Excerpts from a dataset
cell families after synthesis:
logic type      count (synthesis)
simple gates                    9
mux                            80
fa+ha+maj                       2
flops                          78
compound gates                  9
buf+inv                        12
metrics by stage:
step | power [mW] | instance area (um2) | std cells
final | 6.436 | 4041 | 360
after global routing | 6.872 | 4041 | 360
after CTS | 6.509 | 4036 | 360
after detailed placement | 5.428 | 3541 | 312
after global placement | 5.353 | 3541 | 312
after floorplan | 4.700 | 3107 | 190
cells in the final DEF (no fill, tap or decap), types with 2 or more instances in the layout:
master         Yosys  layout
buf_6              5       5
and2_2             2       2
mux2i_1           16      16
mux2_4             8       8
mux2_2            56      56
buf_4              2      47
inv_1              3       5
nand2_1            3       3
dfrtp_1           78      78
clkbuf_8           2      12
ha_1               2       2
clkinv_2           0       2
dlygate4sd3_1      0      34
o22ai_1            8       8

...

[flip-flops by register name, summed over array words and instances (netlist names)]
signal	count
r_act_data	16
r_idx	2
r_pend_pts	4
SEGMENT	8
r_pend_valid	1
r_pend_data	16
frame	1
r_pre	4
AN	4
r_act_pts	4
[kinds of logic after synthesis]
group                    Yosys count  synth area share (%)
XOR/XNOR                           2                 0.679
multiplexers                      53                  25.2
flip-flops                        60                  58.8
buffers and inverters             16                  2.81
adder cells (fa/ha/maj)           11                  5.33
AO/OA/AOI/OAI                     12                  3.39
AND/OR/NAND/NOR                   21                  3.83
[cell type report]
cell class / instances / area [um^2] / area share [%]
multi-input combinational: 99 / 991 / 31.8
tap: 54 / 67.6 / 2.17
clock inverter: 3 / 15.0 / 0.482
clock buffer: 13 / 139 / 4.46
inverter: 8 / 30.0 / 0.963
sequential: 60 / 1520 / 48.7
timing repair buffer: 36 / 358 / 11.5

--

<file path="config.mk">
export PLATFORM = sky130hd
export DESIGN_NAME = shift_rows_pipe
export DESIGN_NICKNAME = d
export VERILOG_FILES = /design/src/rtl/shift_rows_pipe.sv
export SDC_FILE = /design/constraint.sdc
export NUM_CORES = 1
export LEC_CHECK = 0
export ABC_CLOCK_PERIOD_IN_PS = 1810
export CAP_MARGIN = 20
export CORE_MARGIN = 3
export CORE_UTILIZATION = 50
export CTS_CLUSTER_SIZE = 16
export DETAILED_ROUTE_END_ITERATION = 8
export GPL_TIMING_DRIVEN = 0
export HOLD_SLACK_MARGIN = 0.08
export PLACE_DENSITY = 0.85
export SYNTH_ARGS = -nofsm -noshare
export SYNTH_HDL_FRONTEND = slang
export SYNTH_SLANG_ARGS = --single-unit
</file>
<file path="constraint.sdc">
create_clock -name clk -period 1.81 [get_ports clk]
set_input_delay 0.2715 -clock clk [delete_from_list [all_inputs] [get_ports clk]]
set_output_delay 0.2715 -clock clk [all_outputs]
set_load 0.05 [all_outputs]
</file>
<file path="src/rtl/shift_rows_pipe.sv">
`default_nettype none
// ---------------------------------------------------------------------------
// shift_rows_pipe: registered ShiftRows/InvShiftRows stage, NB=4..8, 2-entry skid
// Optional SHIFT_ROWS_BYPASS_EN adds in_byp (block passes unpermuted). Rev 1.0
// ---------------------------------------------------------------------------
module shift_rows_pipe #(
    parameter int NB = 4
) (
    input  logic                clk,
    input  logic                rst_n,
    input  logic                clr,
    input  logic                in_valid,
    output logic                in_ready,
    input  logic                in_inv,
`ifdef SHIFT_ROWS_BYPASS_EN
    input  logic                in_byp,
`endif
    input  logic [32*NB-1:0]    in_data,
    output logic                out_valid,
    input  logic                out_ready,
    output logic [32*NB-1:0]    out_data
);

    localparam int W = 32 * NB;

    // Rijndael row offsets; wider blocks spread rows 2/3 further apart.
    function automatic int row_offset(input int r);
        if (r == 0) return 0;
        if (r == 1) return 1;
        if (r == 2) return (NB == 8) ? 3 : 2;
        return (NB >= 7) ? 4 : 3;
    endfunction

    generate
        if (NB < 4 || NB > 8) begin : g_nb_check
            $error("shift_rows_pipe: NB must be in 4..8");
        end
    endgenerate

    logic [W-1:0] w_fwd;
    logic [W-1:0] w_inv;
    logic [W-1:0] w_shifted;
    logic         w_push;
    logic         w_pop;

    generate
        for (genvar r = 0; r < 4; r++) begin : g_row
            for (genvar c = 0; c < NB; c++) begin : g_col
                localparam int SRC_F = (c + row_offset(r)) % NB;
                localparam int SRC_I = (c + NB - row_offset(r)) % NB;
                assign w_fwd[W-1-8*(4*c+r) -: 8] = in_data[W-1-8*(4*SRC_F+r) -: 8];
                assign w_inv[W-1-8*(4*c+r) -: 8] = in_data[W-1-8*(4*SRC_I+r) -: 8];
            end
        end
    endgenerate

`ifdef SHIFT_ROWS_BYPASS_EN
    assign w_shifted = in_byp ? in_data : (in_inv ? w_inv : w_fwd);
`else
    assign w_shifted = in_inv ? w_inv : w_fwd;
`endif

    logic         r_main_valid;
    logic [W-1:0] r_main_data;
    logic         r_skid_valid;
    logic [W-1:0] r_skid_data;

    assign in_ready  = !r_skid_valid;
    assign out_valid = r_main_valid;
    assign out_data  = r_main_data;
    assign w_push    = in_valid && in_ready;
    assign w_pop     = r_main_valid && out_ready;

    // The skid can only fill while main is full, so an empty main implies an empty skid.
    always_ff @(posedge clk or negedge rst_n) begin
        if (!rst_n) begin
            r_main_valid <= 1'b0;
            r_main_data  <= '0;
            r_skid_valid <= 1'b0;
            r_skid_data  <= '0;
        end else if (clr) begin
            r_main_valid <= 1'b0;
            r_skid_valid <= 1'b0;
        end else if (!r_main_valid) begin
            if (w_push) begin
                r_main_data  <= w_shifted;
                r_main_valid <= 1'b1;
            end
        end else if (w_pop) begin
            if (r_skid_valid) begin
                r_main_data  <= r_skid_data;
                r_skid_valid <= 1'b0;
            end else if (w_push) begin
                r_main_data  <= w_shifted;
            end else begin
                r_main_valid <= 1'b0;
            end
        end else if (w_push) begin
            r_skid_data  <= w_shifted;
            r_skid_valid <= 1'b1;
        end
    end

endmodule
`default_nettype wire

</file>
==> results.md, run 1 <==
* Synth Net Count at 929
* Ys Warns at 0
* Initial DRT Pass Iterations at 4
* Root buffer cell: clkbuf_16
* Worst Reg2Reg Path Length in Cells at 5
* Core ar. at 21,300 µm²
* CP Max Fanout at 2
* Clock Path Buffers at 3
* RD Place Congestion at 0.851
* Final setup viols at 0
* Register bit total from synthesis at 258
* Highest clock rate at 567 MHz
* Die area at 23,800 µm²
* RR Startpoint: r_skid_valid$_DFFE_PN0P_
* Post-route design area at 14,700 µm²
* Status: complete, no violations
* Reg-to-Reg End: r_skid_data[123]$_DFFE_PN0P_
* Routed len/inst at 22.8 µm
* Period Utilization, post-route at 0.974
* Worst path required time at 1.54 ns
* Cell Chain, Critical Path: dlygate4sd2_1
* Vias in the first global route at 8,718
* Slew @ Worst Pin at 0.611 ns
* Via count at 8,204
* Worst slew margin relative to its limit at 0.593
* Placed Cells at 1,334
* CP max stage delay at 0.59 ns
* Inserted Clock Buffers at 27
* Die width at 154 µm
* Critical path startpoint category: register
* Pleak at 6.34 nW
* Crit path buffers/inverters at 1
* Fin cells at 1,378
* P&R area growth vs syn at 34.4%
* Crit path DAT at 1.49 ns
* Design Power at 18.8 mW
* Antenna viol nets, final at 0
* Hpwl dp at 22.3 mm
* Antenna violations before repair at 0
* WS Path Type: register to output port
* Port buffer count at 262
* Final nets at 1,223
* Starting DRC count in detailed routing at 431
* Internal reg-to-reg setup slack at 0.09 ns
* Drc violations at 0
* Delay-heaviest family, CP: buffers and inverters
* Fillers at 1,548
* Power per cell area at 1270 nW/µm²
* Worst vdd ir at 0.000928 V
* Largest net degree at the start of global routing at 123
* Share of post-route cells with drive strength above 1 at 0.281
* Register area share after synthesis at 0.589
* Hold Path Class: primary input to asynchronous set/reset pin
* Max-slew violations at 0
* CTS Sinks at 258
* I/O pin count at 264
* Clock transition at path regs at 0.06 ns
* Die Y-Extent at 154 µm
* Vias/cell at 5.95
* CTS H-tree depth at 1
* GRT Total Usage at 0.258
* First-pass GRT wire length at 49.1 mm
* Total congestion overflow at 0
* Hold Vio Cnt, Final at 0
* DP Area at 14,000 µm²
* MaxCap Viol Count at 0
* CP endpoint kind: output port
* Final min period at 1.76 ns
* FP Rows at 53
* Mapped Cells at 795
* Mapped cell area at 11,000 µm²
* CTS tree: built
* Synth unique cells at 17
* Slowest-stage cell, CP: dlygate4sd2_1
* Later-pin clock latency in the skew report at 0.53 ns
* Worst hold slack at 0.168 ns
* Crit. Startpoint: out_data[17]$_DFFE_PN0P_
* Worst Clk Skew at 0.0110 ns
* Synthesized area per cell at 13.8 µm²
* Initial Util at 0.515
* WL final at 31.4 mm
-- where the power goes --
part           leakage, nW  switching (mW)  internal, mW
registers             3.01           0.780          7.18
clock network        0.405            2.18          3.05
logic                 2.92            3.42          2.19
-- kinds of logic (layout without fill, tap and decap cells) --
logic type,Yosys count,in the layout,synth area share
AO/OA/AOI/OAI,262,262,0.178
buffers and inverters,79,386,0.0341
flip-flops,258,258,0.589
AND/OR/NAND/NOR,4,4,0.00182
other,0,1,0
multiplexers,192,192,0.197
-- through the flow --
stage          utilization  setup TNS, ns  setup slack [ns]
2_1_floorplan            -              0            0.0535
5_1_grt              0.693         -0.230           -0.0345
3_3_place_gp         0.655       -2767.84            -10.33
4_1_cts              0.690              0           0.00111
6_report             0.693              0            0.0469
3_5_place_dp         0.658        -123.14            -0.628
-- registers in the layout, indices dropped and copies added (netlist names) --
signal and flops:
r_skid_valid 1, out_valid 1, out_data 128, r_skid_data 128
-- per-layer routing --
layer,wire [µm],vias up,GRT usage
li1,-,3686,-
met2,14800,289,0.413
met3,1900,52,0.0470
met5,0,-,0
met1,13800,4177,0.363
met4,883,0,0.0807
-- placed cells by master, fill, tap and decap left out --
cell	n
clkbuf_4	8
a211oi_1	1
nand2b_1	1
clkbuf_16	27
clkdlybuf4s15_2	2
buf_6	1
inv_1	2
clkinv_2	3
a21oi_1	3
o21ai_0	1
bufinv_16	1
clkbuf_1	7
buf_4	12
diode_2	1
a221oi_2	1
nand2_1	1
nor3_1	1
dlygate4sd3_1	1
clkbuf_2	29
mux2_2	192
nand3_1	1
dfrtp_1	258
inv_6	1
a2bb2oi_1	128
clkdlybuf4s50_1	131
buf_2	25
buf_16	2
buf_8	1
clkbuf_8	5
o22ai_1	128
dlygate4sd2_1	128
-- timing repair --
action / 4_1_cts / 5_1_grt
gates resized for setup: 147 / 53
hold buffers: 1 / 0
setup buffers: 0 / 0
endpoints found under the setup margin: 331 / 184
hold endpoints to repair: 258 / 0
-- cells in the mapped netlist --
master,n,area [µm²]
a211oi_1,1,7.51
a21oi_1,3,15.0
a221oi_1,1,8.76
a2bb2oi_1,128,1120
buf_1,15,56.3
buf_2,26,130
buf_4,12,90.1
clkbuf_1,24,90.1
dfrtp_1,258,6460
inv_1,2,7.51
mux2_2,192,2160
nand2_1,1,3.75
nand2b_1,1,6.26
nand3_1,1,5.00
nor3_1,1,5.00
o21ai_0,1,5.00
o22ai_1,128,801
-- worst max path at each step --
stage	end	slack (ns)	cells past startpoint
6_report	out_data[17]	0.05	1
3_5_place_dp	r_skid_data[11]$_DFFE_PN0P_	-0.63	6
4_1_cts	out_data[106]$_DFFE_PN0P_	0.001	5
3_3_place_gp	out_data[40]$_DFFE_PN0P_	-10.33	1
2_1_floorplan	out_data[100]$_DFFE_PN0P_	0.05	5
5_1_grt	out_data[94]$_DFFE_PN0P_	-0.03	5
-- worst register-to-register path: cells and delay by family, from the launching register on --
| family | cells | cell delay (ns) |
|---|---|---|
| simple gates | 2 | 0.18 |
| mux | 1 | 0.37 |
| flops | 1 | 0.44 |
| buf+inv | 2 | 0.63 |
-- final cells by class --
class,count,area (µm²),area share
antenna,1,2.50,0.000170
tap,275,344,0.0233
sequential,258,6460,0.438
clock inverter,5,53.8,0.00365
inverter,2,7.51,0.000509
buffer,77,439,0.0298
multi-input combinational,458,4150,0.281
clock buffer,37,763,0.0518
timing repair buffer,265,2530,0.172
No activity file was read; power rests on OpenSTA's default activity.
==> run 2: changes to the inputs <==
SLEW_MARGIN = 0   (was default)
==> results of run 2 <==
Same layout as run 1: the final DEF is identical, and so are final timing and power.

WHAT THE EXERCISE ASKS – Copy out every line above where "instances" is present.

ANSWER BOX –
cells in the final DEF (no fill, tap or decap), types with 2 or more instances in the layout:
[flip-flops by register name, summed over array words and instances (netlist names)]
cell class / instances / area [um^2] / area share [%]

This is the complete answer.